#### Source material ####

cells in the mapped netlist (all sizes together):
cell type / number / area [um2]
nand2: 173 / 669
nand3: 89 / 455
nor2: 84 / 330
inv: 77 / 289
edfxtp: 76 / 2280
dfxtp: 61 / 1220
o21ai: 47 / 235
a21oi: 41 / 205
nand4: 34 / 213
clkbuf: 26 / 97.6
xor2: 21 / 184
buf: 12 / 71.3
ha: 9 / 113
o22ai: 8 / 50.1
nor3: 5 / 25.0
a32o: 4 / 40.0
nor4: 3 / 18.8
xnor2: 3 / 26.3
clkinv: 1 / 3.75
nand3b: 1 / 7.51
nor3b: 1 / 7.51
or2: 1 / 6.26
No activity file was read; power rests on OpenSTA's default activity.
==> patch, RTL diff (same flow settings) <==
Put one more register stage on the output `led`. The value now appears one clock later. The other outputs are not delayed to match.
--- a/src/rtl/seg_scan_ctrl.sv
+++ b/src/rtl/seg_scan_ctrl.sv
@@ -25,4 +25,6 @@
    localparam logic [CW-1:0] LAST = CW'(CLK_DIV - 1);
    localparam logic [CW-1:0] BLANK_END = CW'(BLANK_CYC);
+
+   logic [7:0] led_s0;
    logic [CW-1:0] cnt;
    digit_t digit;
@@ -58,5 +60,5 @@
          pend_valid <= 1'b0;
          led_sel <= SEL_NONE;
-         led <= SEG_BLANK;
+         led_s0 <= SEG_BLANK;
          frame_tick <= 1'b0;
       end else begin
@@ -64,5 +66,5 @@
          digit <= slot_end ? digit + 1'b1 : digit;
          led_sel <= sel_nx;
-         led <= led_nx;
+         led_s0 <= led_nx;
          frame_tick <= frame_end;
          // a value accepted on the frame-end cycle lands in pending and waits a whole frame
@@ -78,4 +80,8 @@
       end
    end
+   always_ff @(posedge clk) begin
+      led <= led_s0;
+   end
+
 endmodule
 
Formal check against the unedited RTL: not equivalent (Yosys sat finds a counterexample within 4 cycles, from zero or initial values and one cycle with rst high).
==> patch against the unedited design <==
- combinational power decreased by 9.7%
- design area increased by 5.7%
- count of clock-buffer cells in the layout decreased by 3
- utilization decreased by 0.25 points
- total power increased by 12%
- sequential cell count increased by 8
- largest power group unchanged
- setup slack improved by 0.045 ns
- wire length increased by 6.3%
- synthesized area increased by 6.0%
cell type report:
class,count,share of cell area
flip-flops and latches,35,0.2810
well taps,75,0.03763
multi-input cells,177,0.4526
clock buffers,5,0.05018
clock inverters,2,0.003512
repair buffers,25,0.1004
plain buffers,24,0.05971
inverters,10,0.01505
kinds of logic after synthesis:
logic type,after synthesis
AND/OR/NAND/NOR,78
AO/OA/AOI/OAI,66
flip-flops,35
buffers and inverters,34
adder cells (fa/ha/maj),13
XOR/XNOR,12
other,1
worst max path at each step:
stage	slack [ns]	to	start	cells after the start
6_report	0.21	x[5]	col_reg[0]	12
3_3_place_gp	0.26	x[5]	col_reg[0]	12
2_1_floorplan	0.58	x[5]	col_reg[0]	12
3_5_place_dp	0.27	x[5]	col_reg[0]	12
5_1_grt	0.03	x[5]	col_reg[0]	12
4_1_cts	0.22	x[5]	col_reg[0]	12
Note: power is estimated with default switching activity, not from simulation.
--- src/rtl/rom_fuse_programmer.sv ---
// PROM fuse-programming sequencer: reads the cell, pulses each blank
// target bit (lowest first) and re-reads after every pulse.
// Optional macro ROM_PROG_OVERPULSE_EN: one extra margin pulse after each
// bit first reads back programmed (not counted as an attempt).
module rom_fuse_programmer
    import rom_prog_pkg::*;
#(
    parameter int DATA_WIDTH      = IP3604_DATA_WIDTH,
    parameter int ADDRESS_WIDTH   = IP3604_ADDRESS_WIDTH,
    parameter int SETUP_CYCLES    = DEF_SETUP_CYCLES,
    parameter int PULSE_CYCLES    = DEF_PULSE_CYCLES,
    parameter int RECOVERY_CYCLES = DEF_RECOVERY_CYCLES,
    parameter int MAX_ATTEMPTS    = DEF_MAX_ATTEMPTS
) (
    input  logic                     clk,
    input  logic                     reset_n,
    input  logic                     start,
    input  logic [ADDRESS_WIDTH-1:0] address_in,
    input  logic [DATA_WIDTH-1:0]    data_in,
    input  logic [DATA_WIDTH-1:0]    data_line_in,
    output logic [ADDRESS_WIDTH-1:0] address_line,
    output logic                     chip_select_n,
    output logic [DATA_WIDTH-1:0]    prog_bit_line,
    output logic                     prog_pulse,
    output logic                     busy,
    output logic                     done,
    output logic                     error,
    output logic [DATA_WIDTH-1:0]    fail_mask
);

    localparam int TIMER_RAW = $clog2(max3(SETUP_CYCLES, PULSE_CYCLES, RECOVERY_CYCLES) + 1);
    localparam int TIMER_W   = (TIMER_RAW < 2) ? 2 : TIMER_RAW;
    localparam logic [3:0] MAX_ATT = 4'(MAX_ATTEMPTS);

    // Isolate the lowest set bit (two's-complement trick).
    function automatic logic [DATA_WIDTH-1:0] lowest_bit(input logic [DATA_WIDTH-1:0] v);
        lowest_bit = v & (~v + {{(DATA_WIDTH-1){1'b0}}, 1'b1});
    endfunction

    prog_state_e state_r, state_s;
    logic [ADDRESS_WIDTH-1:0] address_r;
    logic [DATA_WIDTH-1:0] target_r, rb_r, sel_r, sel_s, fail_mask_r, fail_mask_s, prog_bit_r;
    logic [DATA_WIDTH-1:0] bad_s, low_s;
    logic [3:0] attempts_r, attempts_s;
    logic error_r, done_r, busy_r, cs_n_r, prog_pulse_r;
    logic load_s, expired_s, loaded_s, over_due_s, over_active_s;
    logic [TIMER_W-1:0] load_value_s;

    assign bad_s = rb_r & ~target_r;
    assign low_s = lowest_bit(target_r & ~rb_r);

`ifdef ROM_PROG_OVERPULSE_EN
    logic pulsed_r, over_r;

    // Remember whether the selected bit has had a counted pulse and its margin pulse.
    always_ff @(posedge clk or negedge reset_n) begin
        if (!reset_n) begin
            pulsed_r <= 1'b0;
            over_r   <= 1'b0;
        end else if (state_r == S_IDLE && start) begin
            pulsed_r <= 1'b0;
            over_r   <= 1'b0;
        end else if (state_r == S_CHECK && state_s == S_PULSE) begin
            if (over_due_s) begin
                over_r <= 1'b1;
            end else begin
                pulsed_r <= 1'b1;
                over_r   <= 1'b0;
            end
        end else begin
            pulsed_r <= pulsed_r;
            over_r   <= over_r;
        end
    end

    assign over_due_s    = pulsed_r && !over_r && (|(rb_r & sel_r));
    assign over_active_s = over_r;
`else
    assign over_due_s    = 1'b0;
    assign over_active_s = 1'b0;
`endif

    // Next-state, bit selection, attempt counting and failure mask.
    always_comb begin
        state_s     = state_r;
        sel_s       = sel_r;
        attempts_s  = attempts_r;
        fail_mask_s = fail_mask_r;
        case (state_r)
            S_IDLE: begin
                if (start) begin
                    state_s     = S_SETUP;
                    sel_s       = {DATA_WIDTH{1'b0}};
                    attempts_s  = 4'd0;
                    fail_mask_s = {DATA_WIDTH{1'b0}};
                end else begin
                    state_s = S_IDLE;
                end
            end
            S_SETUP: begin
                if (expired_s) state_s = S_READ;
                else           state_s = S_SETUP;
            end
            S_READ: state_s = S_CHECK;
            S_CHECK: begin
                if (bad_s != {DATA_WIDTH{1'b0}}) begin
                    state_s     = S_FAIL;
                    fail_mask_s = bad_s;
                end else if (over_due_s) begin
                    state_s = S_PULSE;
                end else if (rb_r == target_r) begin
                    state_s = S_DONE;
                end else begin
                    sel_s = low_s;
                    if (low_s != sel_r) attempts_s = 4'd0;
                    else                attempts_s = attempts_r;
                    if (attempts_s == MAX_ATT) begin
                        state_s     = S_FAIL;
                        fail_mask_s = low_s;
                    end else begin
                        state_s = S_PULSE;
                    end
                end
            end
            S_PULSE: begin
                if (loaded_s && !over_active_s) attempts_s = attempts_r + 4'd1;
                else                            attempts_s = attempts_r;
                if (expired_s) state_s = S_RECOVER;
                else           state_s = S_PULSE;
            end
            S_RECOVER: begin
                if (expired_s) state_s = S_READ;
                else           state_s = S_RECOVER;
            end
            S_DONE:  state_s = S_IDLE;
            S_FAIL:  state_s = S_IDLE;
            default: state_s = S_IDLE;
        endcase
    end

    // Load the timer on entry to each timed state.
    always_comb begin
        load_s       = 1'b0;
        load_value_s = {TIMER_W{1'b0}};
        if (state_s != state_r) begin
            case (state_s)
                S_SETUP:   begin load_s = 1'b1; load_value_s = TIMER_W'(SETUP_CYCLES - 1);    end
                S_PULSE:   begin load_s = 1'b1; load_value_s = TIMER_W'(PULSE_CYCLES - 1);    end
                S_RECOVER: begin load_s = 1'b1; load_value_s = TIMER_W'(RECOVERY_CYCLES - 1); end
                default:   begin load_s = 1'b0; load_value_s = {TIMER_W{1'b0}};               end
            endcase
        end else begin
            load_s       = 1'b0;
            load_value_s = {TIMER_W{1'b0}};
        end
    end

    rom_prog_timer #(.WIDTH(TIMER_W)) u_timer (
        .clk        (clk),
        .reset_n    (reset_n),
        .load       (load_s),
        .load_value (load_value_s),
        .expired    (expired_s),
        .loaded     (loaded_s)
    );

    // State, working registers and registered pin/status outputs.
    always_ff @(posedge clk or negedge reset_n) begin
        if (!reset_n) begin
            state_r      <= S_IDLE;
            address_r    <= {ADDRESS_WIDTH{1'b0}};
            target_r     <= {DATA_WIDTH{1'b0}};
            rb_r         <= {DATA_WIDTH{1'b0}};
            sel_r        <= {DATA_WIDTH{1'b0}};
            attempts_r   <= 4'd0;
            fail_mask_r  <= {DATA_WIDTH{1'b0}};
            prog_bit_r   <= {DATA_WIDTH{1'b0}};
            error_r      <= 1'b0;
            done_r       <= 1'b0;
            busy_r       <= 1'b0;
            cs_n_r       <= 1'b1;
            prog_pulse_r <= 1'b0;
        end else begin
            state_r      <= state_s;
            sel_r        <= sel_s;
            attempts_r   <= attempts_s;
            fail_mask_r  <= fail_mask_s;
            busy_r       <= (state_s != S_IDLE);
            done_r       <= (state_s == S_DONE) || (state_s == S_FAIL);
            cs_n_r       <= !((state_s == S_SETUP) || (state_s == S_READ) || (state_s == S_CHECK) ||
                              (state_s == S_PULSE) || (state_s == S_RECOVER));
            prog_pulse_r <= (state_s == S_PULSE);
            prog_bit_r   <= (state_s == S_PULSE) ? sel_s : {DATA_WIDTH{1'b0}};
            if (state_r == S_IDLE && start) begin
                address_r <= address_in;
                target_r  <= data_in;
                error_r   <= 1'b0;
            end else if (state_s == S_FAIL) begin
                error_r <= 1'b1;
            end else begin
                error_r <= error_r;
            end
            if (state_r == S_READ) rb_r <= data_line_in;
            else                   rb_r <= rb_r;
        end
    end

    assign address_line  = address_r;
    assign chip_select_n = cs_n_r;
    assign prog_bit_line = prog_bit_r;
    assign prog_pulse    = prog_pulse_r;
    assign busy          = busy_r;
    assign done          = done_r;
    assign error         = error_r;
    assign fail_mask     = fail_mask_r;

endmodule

####

* Goal of the exercise *
Take every line above where "clock" appears and copy it.

* Solution to the problem *
Put one more register stage on the output `led`. The value now appears one clock later. The other outputs are not delayed to match.
- count of clock-buffer cells in the layout decreased by 3
clock buffers,5,0.05018
clock inverters,2,0.003512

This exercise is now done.